O ministro Alexandre de Moraes, do Supremo Tribunal Federal (STF), se declarou impedido para julgar dois recursos apresentados no inquérito que investiga uma agressão a ele e a seu filho no aeroporto de Roma, ocorrida no ano passado. A Procuradoria-Geral da República (PGR) e a defesa dos acusados pleiteiam acesso ao vídeo que registra a suposta agressão. Além disso, a PGR também questionou a inclusão de Moraes como assistente de acusação no caso.
Segundo o Código de Processo Penal, um juiz não pode participar de um processo no qual “ele próprio ou seu cônjuge ou parente, consanguíneo ou afim em linha reta ou colateral até o terceiro grau, inclusive, for parte ou diretamente interessado no feito”.
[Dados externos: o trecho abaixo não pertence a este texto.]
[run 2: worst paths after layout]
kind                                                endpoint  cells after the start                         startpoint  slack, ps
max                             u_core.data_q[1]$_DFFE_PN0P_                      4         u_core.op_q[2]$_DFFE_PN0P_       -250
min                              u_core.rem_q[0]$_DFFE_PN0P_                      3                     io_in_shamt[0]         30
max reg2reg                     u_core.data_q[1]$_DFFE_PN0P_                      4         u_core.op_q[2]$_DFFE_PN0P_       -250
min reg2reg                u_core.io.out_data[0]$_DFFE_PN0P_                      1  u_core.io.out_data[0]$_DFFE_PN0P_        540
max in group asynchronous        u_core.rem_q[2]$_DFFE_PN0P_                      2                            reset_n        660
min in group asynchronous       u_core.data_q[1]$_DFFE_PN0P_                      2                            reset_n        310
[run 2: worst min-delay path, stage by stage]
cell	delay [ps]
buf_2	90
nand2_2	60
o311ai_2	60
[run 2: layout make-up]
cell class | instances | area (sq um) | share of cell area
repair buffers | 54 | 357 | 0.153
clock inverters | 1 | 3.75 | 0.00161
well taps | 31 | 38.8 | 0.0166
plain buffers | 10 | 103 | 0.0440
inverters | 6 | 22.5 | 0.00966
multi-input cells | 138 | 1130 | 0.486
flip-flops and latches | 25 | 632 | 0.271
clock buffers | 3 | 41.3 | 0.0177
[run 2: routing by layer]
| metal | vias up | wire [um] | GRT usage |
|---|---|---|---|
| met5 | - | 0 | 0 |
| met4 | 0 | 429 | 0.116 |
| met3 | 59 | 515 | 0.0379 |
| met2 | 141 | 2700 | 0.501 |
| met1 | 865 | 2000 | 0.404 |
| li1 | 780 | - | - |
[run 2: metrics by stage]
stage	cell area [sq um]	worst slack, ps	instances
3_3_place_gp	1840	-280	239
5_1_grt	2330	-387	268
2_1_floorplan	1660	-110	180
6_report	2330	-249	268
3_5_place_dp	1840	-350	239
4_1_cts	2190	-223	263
===== src/rtl/bcd_digit_shifter_pkg.sv =====
// Shared BCD definitions: digit width, shifter state encoding and a digit
// validity helper used by the BCD datapath blocks.
package bcd_pkg;

    localparam int BCD_DIGIT_W = 4;

    typedef enum logic [1:0] {
        IDLE,
        SHIFT,
        FIN
    } state_t;

    // True when the nibble encodes a decimal digit 0..9.
    function automatic logic is_bcd_digit(input logic [BCD_DIGIT_W-1:0] digit);
        return digit <= 4'd9;
    endfunction

endpackage


===== src/rtl/bcd_digit_shifter.sv =====
// Multi-cycle BCD digit shifter: scales a packed BCD value by 10^n (left) or
// divides by 10^n with truncation (right), one digit per clock, with a
// START/DONE handshake, sticky overflow on lost nonzero digits and a flag for
// non-BCD operand digits.
module bcd_digit_shifter
    import bcd_pkg::*;
#(
    parameter int DIGITS = 4,
    parameter int AMT_W  = $clog2(DIGITS + 1)
) (
    input  logic                        clk,
    input  logic                        CLR_N,
    input  logic                        SCLR,
    input  logic                        START,
    input  logic [BCD_DIGIT_W*DIGITS-1:0] D,
    input  logic [AMT_W-1:0]            AMT,
    input  logic                        DIR,
    input  logic [BCD_DIGIT_W-1:0]      FILL,
    output logic [BCD_DIGIT_W*DIGITS-1:0] Q,
    output logic                        BUSY,
    output logic                        DONE,
    output logic                        OVF,
    output logic                        ERR
);

    localparam int DW = BCD_DIGIT_W * DIGITS;
    localparam logic [AMT_W-1:0] AMT_MAX = AMT_W'(DIGITS);

    state_t                 state;
    state_t                 state_nxt;
    logic [AMT_W-1:0]       cnt;
    logic                   dir_r;
    logic [BCD_DIGIT_W-1:0] fill_r;
    logic [AMT_W-1:0]       amt_clamped;
    logic                   load;
    logic [BCD_DIGIT_W-1:0] dropped;
    logic [DIGITS-1:0]      digit_ok;
    logic                   d_err;

    // Per-digit validity of the operand presented at load time.
    for (genvar i = 0; i < DIGITS; i++) begin : g_chk
        assign digit_ok[i] = is_bcd_digit(D[i*BCD_DIGIT_W +: BCD_DIGIT_W]);
    end

    assign d_err       = ~&digit_ok;
    assign amt_clamped = (AMT > AMT_MAX) ? AMT_MAX : AMT;
    // A new request is taken whenever no shift is in flight (IDLE or FIN).
    assign load        = START && (state != SHIFT);
    assign dropped     = dir_r ? Q[BCD_DIGIT_W-1:0] : Q[DW-1 -: BCD_DIGIT_W];

    // Next-state selection for the IDLE/SHIFT/FIN sequencer.
    always_comb begin
        state_nxt = state;
        unique case (state)
            IDLE, FIN: begin
                if (START) state_nxt = (amt_clamped == '0) ? FIN : SHIFT;
                else       state_nxt = IDLE;
            end
            SHIFT: begin
                if (cnt == AMT_W'(1)) state_nxt = FIN;
            end
            default: state_nxt = IDLE;
        endcase
    end

    // State register, registered handshake outputs and the shift datapath.
    always_ff @(posedge clk or negedge CLR_N) begin
        if (!CLR_N) begin
            state  <= IDLE;
            Q      <= '0;
            BUSY   <= 1'b0;
            DONE   <= 1'b0;
            OVF    <= 1'b0;
            ERR    <= 1'b0;
            cnt    <= '0;
            dir_r  <= 1'b0;
            fill_r <= '0;
        end else if (SCLR) begin
            state  <= IDLE;
            Q      <= '0;
            BUSY   <= 1'b0;
            DONE   <= 1'b0;
            OVF    <= 1'b0;
            ERR    <= 1'b0;
            cnt    <= '0;
            dir_r  <= 1'b0;
            fill_r <= '0;
        end else begin
            state <= state_nxt;
            BUSY  <= (state_nxt == SHIFT);
            DONE  <= (state_nxt == FIN);
            if (load) begin
                Q      <= D;
                dir_r  <= DIR;
                fill_r <= FILL;
                cnt    <= amt_clamped;
                OVF    <= 1'b0;
                ERR    <= d_err;
            end else if (state == SHIFT) begin
                Q <= dir_r ? {fill_r, Q[DW-1:BCD_DIGIT_W]}
                           : {Q[DW-BCD_DIGIT_W-1:0], fill_r};
                if (dropped != '0) OVF <= 1'b1;
                cnt <= cnt - AMT_W'(1);
            end
        end
    end

endmodule


===== config.mk =====
export PLATFORM = sky130hd
export DESIGN_NAME = bcd_digit_shifter
export DESIGN_NICKNAME = d
export VERILOG_FILES = /design/src/rtl/bcd_digit_shifter_pkg.sv /design/src/rtl/bcd_digit_shifter.sv
export SDC_FILE = /design/constraint.sdc
export NUM_CORES = 1
export LEC_CHECK = 0
export BUFFER_PORTS_ARGS = -buffer_cell sky130_fd_sc_hd__buf_4
export CORE_MARGIN = 1
export CORE_UTILIZATION = 46
export CTS_CLUSTER_DIAMETER = 200
export CTS_CLUSTER_SIZE = 30
export DETAILED_ROUTE_END_ITERATION = 12
export PLACE_DENSITY = 0.75
export SKIP_CTS_REPAIR_TIMING = 1
export SLEW_MARGIN = 20
export SYNTH_ARGS = -nofsm -noshare
export SYNTH_HDL_FRONTEND = slang
export SYNTH_SLANG_ARGS = --single-unit

===== constraint.sdc =====
create_clock -name clk -period 1.49 [get_ports clk]
set_input_delay 0.2235 -clock clk [delete_from_list [all_inputs] [get_ports clk]]
set_output_delay 0.2235 -clock clk [all_outputs]
set_load 0.005 [all_outputs]

==> results.env, run 1 <==
CP_DATA_REQUIRED_TIME_NS=1.66
MAX_CAP_VIOL_COUNT=0
GRT_USAGE_PCT=24.0
TIMING.HOLD.WORST.CLASS='in2reg'
FINAL-MAX-SLEW-VIOLATION-COUNT=0
SYNTH-ADDER-AREA-SHARE_PCT=1.48
CLOCK_TREE.BUFFER_DEPTH=2
CRIT_FANOUT=4
GRT_ANTENNA_BEFORE_REPAIR=0
BEGINNING_OF_THE_WORST_REGISTER_TO_REGISTER_PATH='Q[1]'
PLACEMENT_ROWS=21
SYNTH_CELLS=185
ROUTE.ANTENNA.REMAINING_NETS=0
STATUS='complete, no violations'
VIA_PER_INST=5.24
POWER_REPORT.INTERNAL_TOTAL_uW=1670
NUMBER_OF_REMAINING_DRC_ERRORS=0
MAXIMUM_NUMBER_OF_PINS_ON_ONE_NET_BEFORE_GLOBAL_ROUTE_REPAIR=35
ESTIMATED_WIRELENGTH_OF_THE_DETAIL_PLACED_DESIGN_UM=3060
ASYNC_RESET_FF_SHARE_PCT=100
LAYOUT_WORST_PATH_CYCLE_SHARE_PCT=94.8
SYNTHSIMPLEGATEAREAFRAC_PCT=24.1
HTREE_NUM_LEVELS=2
CTS.SINKS=30
VIAS=1508
FINAL_LAYOUT_SIZE_SUFFIX_GT1_SHARE_PCT=33.1
CTS_TREE='done'
NET-SWITCHING-POWER_uW=663
SETUP.WORST_PATH.END_CLASS='flip-flop'
FINAL-SETUP-VIOL-COUNT=0
VIAS_IN_THE_FIRST_GLOBAL_ROUTE=1431
RSZ0062_AT_GRT='no'
SYNTH_SEQ_AREA_SHARE_PCT=44.3
POWER_FRAC_COMB_PCT=25.2
SYNTH_ENABLE_FLOP_CELLS=0
WIRE_LENGTH_OF_THE_FIRST_GLOBAL_ROUTING_PASS_UM=7060
DIE_AREA_MM2=0.00393
RRSETUPSLACK_NS=0.08
CLOCK_LATENCY_NS=0.29
NUM-NETS-FINAL=271
TIGHTESTPINTRANSITION_NS=0.381
TIMING.SETUP.CRITICAL_PATH_CLASS='reg2reg'
FLOORPLAN.INITIALDENSITY_PCT=49.2
FMAX_GHz=0.708
STARTPOINT_TYPE='flip-flop'
TRITONCTS.NUM_BUFFERS=5
PATH_CLK_SLEW_NS=0.06
FIN_AREA_MM2=0.00226
ANTENNA_CELLS=0
FILLER_CELL_COUNT=304
FIN_SETUP_TNS_NS=0
POSTSYNTHNETCOUNT=215
SYNTH_MUX_AREA_SHARE_PCT=1.26
STARTPOINT='Q[1]'
FP.DIEW_UM=62.7
POSTSYNTHAREAPERCELL_UM2=9.16
SYNTH_FLOP_CELL='sky130_fd_sc_hd__dfrtp_1'
POWER.SHARE.CLOCK_PCT=33.2
FINALHOLDVIOLCOUNT=0
PORT-BUFFER-COUNT=47
PLACED_CELL_AREA_MM2=0.00213
TIMING.REG2REG.WORST_PATH_DEPTH=4
NUM_IO_PINS=48
GLOBAL_ROUTE.OVERFLOW_TOTAL=0
POST-ROUTE-MIN-PERIOD_NS=1.41
CRITPATHCAPTURE='OVF'
WORST_SLACK_NS=0.0770
P_SEQ_SHARE_PCT=41.6
TIMING.CLOCK.SKEW_NS=0.00391
MAPPEDNETLISTAREA_MM2=0.00169
POWER-PER-CELL-AREA_mW_PER_MM2=1030
NETSWITCHINGFRACTION_PCT=28.4
HOLD_SLACK_NS=0.174
ROUTE.FINAL.WIRE_LENGTH_UM=4220
FLOW.AREA_GROWTH_FROM_SYNTHESIS_PCT=33.5
ROUTABILITY_CONG=0.835
DETAILEDPLACE.WORSTSLACK_NS=0.0347
P_LEAK_uW=0.00106
SYNTH_SEQ_CELLS=30
DRT-INITIAL-DRC-COUNT=73
WORST_EP_ARRIVAL_TIME_NS=1.59
DIE_H_UM=62.7
NUMBER_OF_INSTANCES_ON_THE_WORST_HOLD_PATH=3
MAX_SLEW_HEADROOM_AT_THE_WORST_PIN_PCT=74.6
AREA.SEQUENTIAL_UM2=751
WORST_R2R_ENDPOINT='OVF'
PRE_ANTENNA_DRT_ITERS=4
SYNTH_COMPOUND_GATE_AREA_SHARE_PCT=23.0
CTSROOTBUFFERMASTER='sky130_fd_sc_hd__clkbuf_8'
MULTIINPUTGATEAREA_UM2=848
YOSYS_WARNINGS=0
CORE_AREA_MM2=0.00344
WL_PER_CELL_UM=14.6
SYNTH.LIB_CELLS_USED.DISTINCT=31
LARGEST_FAMILY_OF_LOGIC_CELLS_BY_SYNTHESIZED_AREA='simple AND/OR/NAND/NOR gates'
IRDROPWORSTVDD_V=0.000600
SYNTH-XOR-AREA-SHARE_PCT=0
## metal layers
metal	vias to the layer above	track usage (%)	part of all wire [%]
met5	-	0	0
met4	0	8.72	1.4
met3	4	8.39	4.9
met2	40	36.3	47
met1	707	31.6	47
li1	757	-	-
## worst max-delay path: stages (launching register included)
cell	delay (ns)
sky130_fd_sc_hd__dfrtp_1	0.41
sky130_fd_sc_hd__or4b_1	0.52
sky130_fd_sc_hd__o21ai_1	0.14
sky130_fd_sc_hd__a2bb2oi_1	0.18
sky130_fd_sc_hd__nor2_1	0.05
## worst min-delay path by stage
stage                            to  slack (ns)    start
after floorplan                BUSY       -0.07    CLR_N
after global placement         Q[0]        0.18    CLR_N
after detailed placement       Q[2]        0.18    CLR_N
after CTS                     dir_r       -0.14    CLR_N
after global routing      fill_r[3]        0.18  FILL[3]
final                     fill_r[1]        0.17  FILL[1]
## layout by cell type (no fill, tap or decap), types with 2 or more instances in the layout
cell,synthesis,routed
sky130_fd_sc_hd__a211oi_1,16,16
sky130_fd_sc_hd__a21oi_1,10,10
sky130_fd_sc_hd__buf_4,1,60
sky130_fd_sc_hd__clkbuf_8,0,8
sky130_fd_sc_hd__dfrtp_1,30,30
sky130_fd_sc_hd__ha_1,2,2
sky130_fd_sc_hd__inv_1,4,4
sky130_fd_sc_hd__nand2_1,27,27
sky130_fd_sc_hd__nand2b_1,3,3
sky130_fd_sc_hd__nor2_1,23,23
sky130_fd_sc_hd__nor2b_1,18,18
sky130_fd_sc_hd__nor3_1,3,3
sky130_fd_sc_hd__o21ai_0,7,6
sky130_fd_sc_hd__o31ai_1,8,8
sky130_fd_sc_hd__o31ai_2,8,8
## power by group through the flow
stage / Clock (uW) / Combinational [uW] / Sequential [uW]
floorplan: 0 / 313 / 973
global placement: 0 / 574 / 983
detailed placement: 0 / 580 / 982
CTS: 789 / 582 / 969
global route: 841 / 648 / 981
finish: 774 / 587 / 971
## per-stage QoR
| stage | std cells | utilization, % | total power, uW |
|---|---|---|---|
| after floorplan | 185 | - | 1290 |
| after global placement | 278 | 61.9 | 1560 |
| after detailed placement | 278 | 61.9 | 1560 |
| after CTS | 286 | 65.1 | 2340 |
| after global routing | 288 | 65.7 | 2470 |
| final | 288 | 65.7 | 2330 |
## synthesized netlist by cell type, types with 2 or more instances
cell	number	area, um^2
sky130_fd_sc_hd__dfrtp_1	30	751
sky130_fd_sc_hd__nand2_1	27	101
sky130_fd_sc_hd__nor2_1	23	86.3
sky130_fd_sc_hd__nor2b_1	18	113
sky130_fd_sc_hd__a211oi_1	16	120
sky130_fd_sc_hd__a21oi_1	10	50.1
sky130_fd_sc_hd__o31ai_1	8	60.1
sky130_fd_sc_hd__o31ai_2	8	100
sky130_fd_sc_hd__o21ai_0	7	35.0
sky130_fd_sc_hd__buf_2	5	25.0
sky130_fd_sc_hd__clkbuf_1	4	15.0
sky130_fd_sc_hd__inv_1	4	15.0
sky130_fd_sc_hd__nand2b_1	3	18.8
sky130_fd_sc_hd__nor3_1	3	15.0
sky130_fd_sc_hd__buf_6	2	22.5
sky130_fd_sc_hd__ha_1	2	25.0
## final cells by class
class / instances / share of cell area, %
clock buffers: 8 / 4.87
well taps: 46 / 2.54
inverters: 4 / 0.664
repair buffers: 62 / 21.2
flip-flops and latches: 30 / 33.2
multi-input cells: 138 / 37.5
## kinds of logic (layout without fill, tap and decap cells)
logic type | count (synthesis) | in the layout
mux | 2 | 2
buf+inv | 17 | 74
compound gates | 52 | 52
flops | 30 | 30
fa+ha+maj | 2 | 2
simple gates | 82 | 82
## registers in the layout (all words and copies together) (netlist names)
| name | count |
|---|---|
| Q | 16 |
| ERR | 1 |
| DONE | 1 |
| fill_r | 4 |
| dir_r | 1 |
| BUSY | 1 |
| OVF | 1 |
| state | 2 |
| cnt | 3 |
Note: power is estimated with default switching activity, not from simulation.
==> inputs of run 2 (changes only) <==
RECOVER_POWER = 100   (was unset)
==> run 2 against run 1 <==
Against the previous run:
- non-clock buffer count stayed put
- clock skew hardly changed
- critical endpoint unchanged
- largest power group unchanged
- via count is 0.99% higher
- worst hold slack hardly changed
- routed wire length is 0.38% lower
- critical path depth stayed put
- critical path type unchanged
- first-iteration DRC count is 8.2% lower
- power is 1.3% lower
- register-to-register slack hardly changed
- clock power hardly changed
- sequential power hardly changed
File: src/rtl/ram_port_arbiter_if.sv
// Bundle of the two line requesters and the 16-bit RAM port seen by ram_port_arbiter.
// slave = the arbiter's view; master = the cache controllers plus the RAM.
interface ram_port_arbiter_if #(
    parameter int RAM_ADDR_SIZE   = 13,
    parameter int RAM_WORD_SIZE   = 16,
    parameter int CACHE_STR_WIDTH = 64
);
    logic                       m0_req, m1_req;
    logic [RAM_ADDR_SIZE-1:0]   m0_addr, m1_addr;
    logic                       m0_rnw, m1_rnw;
    logic [CACHE_STR_WIDTH-1:0] m0_wdata, m1_wdata;
    logic                       m0_done, m1_done;
    logic                       m0_err, m1_err;
    logic [CACHE_STR_WIDTH-1:0] m0_rdata, m1_rdata;
    logic [RAM_ADDR_SIZE-1:0]   ram_addr;
    logic [RAM_WORD_SIZE-1:0]   ram_wdata;
    logic                       ram_avalid;
    logic                       ram_rnw;
    logic [RAM_WORD_SIZE-1:0]   ram_rdata;
    logic                       ram_ack;

    modport slave (
        input  m0_req, m1_req, m0_addr, m1_addr, m0_rnw, m1_rnw, m0_wdata, m1_wdata,
        input  ram_rdata, ram_ack,
        output m0_done, m1_done, m0_err, m1_err, m0_rdata, m1_rdata,
        output ram_addr, ram_wdata, ram_avalid, ram_rnw
    );

    modport master (
        output m0_req, m1_req, m0_addr, m1_addr, m0_rnw, m1_rnw, m0_wdata, m1_wdata,
        output ram_rdata, ram_ack,
        input  m0_done, m1_done, m0_err, m1_err, m0_rdata, m1_rdata,
        input  ram_addr, ram_wdata, ram_avalid, ram_rnw
    );
endinterface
O julgamento dos recursos está ocorrendo no plenário virtual. O relator, ministro Dias Toffoli, votou pela rejeição dos agravos e pela manutenção de sua decisão.
Na quinta-feira , a Polícia Federal (PF) concluiu que o filho do magistrado foi alvo de agressão, mas não recomendou nenhum indiciamento, considerando tratar-se de um crime de baixo potencial ofensivo.
Em julho do ano passado, Moraes relatou à PF que ele e sua família foram agredidos no aeroporto pelo empresário Roberto Mantovani Filho e por sua família. Mantovani nega. Um inquérito foi aberto no STF para investigar o ocorrido.
Toffoli, em outubro, determinou que as partes envolvidas no inquérito só poderão ter acesso ao vídeo da discussão dentro das dependências do STF. A PGR e a defesa das vítimas recorreram contra essa limitação.
Na mesma decisão, Toffoli incluiu Moraes e sua família como assistentes de acusação no caso. Para a PGR, essa medida conferiu ao ministro um “privilégio incompatível com o princípio republicano, da igualdade, da legalidade e da própria democracia”.